Hi, I keep hearing that using a hardware firewall is a very good security investment. But what exactly type of hardware firewall is a good amount of protection (excluding setting up a spare computer as a dedicated firewall to the outside). Is a router with NAT and DHCP what people mean by a router firewall? Also, I see more expensive routers that provide extra features like VPN. Is that really necessary? Thanks
Hi linger, It depends on what you are trying to protect. If it's a company server or a web server that receives a lot of traffic, you need different equipment then when you are trying to protect your computers at home. I'm using a Linksys Wireless ADSL-gateway with a build-in firewall and I'm happy with it. DHCP is about providing IP addresses to your computers. NAT is about forwarding ports from the internet, to a single computer. In my case, my NAT is disabled so all my ports are completely stealth. But if I want to, let's say, run a FTP-server, I could easily open up port 21 and make my PC accessible at port 21. Since I know what programs I'm running on my computer, I don't use a software firewall. Although it can give extra protection, I don’t find it necessary so I can use my resources for other things. Although most people I would recommend installing a software firewall also.
Hi eagle creek, I'm sorry, I should have been clearer. I'm just a home user. I'm running a normal router right now (that is, one that doesn't provide features like VPN I've seen on more expensive models). Ah ok, I believe I have NAT set up on my computer. I was running a music server on my machine that I could access from work by forwarding the correct port to the music server. It seems if I disable the port forwarding, I cannot access the server from the outside, so I assume my router is blocking all requests then? So, I suppose, my question is: is running my machines behind a 'normal' router provide a good amount of additional protection for a normal home user?

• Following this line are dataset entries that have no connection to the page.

File: src/rtl/lzc32.sv
// 32-bit leading-zero counter; cnt is 32 and zero is set for an all-zero input.
module lzc32 (
  input  logic [31:0] a,
  output logic [5:0]  cnt,
  output logic        zero
);

  // Ascending scan so the highest set bit is the last one to write cnt.
  always_comb begin
    cnt = 6'd32;
    for (int i = 0; i < 32; i++) begin
      if (a[i]) cnt = 6'(31 - i);
    end
  end

  assign zero = ~|a;

endmodule

File: src/rtl/itof.sv
// Two-stage int32 -> IEEE-754 single converter, round-to-nearest-even.
// S1 holds sign/magnitude/leading-zero count, S2 holds the packed result.
module itof
  import fpu_pkg::*;
(
  input  logic            clk,
  input  logic            rstn,
  input  logic [FP_W-1:0] x,
  input  logic            x_valid,
  output logic            x_ready,
  output logic [FP_W-1:0] y,
  output logic            y_valid,
  input  logic            y_ready
);

  // Handshake: a word moves on a rising edge only when its valid and ready
  // are both high; y/y_valid hold while stalled, and x_ready never looks at x_valid.
  logic              v1, v2;
  logic              s1_sign, s1_zero;
  logic [FP_W-1:0]   s1_mag;
  logic [5:0]        s1_lzc;
  logic [FP_W-1:0]   y_q;

  logic              ld1, ld2;
  logic [FP_W-1:0]   mag_d;
  logic [5:0]        lzc_d;
  logic              zero_d;

  assign x_ready = ~v1 | (~v2 | y_ready);
  assign ld1     = x_valid & x_ready;
  assign ld2     = v1 & (~v2 | y_ready);

  assign mag_d = x[SIGN_BIT] ? (~x + 32'd1) : x;

  lzc32 u_lzc (
    .a    (mag_d),
    .cnt  (lzc_d),
    .zero (zero_d)
  );

  always_ff @(posedge clk or negedge rstn) begin
    if (!rstn) begin
      v1      <= 1'b0;
      s1_sign <= 1'b0;
      s1_zero <= 1'b0;
      s1_mag  <= '0;
      s1_lzc  <= '0;
    end else begin
      v1 <= ld1 | (v1 & ~ld2);
      if (ld1) begin
        s1_sign <= x[SIGN_BIT];
        s1_zero <= zero_d;
        s1_mag  <= mag_d;
        s1_lzc  <= lzc_d;
      end
    end
  end

  // Normalise so the leading one falls off the top; what remains is frac|guard|sticky.
  logic [30:0]       norm;
  logic              guard, sticky, lsb, rnd_up, carry;
  logic [23:0]       frac_sum;
  logic [EXP_W-1:0]  exp_pre, exp_fin;
  logic [FRAC_W-1:0] frac_fin;
  logic [FP_W-1:0]   y_d;

  assign norm     = 31'(s1_mag << s1_lzc);
  assign lsb      = norm[8];
  assign guard    = norm[7];
  assign sticky   = |norm[6:0];
  assign rnd_up   = guard & (sticky | lsb);
  assign frac_sum = {1'b0, norm[30:8]} + 24'(rnd_up);
  assign carry    = frac_sum[23];
  assign exp_pre  = 8'(EXP_BIAS + 31) - {2'b00, s1_lzc};
  assign exp_fin  = exp_pre + 8'(carry);
  assign frac_fin = frac_sum[FRAC_W-1:0];

  always_comb begin
    y_d = '0;
    if (!s1_zero) begin
      y_d[SIGN_BIT]          = s1_sign;
      y_d[EXP_MSB:EXP_LSB]   = exp_fin;
      y_d[FRAC_MSB:FRAC_LSB] = frac_fin;
    end
  end

  always_ff @(posedge clk or negedge rstn) begin
    if (!rstn) begin
      v2  <= 1'b0;
      y_q <= '0;
    end else begin
      v2 <= ld2 | (v2 & ~y_ready);
      if (ld2) y_q <= y_d;
    end
  end

  assign y       = y_q;
  assign y_valid = v2;

endmodule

Yes..by default, all home grade broadband routers and gateway appliaces (combo modem/routers) run NAT. If your computer has a private IP address (such as 192.168.1.100)....you're behind NAT. By default, all 65,000 plus ports are closed...your computer is behind a tall brick wall.
Couldn't agree more. You can check if your ports are stealth, closed or opened at this site. (Proceed -> Test all service ports). This will give you a nice indication .
There are a couple of additional features which your router may support. Go into it's configuration menu with a browser and look at the firewall options. Current generation routers have SPI (stateful packet inspection) implemented. If the router supports SPI make sure it's enabled. Also, you may want to turn OFF UPnP (universal plug & play). See this article to learn about the Flash/UPnP issue. http://www.dslreports.com/forum/r19804960-UPnP-strikes-again Make sure you're not using the default password for accessing your router's configuration. The default passwords for routers are public! And does your router support wireless access? If so, make sure the wireless security is enabled (by default it's OFF). Hope this helps.
This number (64K ports) is shocking to me. I would never have imagined there could be so many openings!! I am now elated to have added a hardware router. A thick brick wall seems absolutely essential given the amount of ports in existence.
Well, yes there are. But usually only the first 1056 ports are used. As far as I know, programmers are free to choose any port they like, as long as it isn't being used by any known applications (80: http, 21: FTP, 25: SMTP, 110: POP3, etc..). Torrent programs are known for requesting ports in the higher range. utorrent, for example, uses port 58595.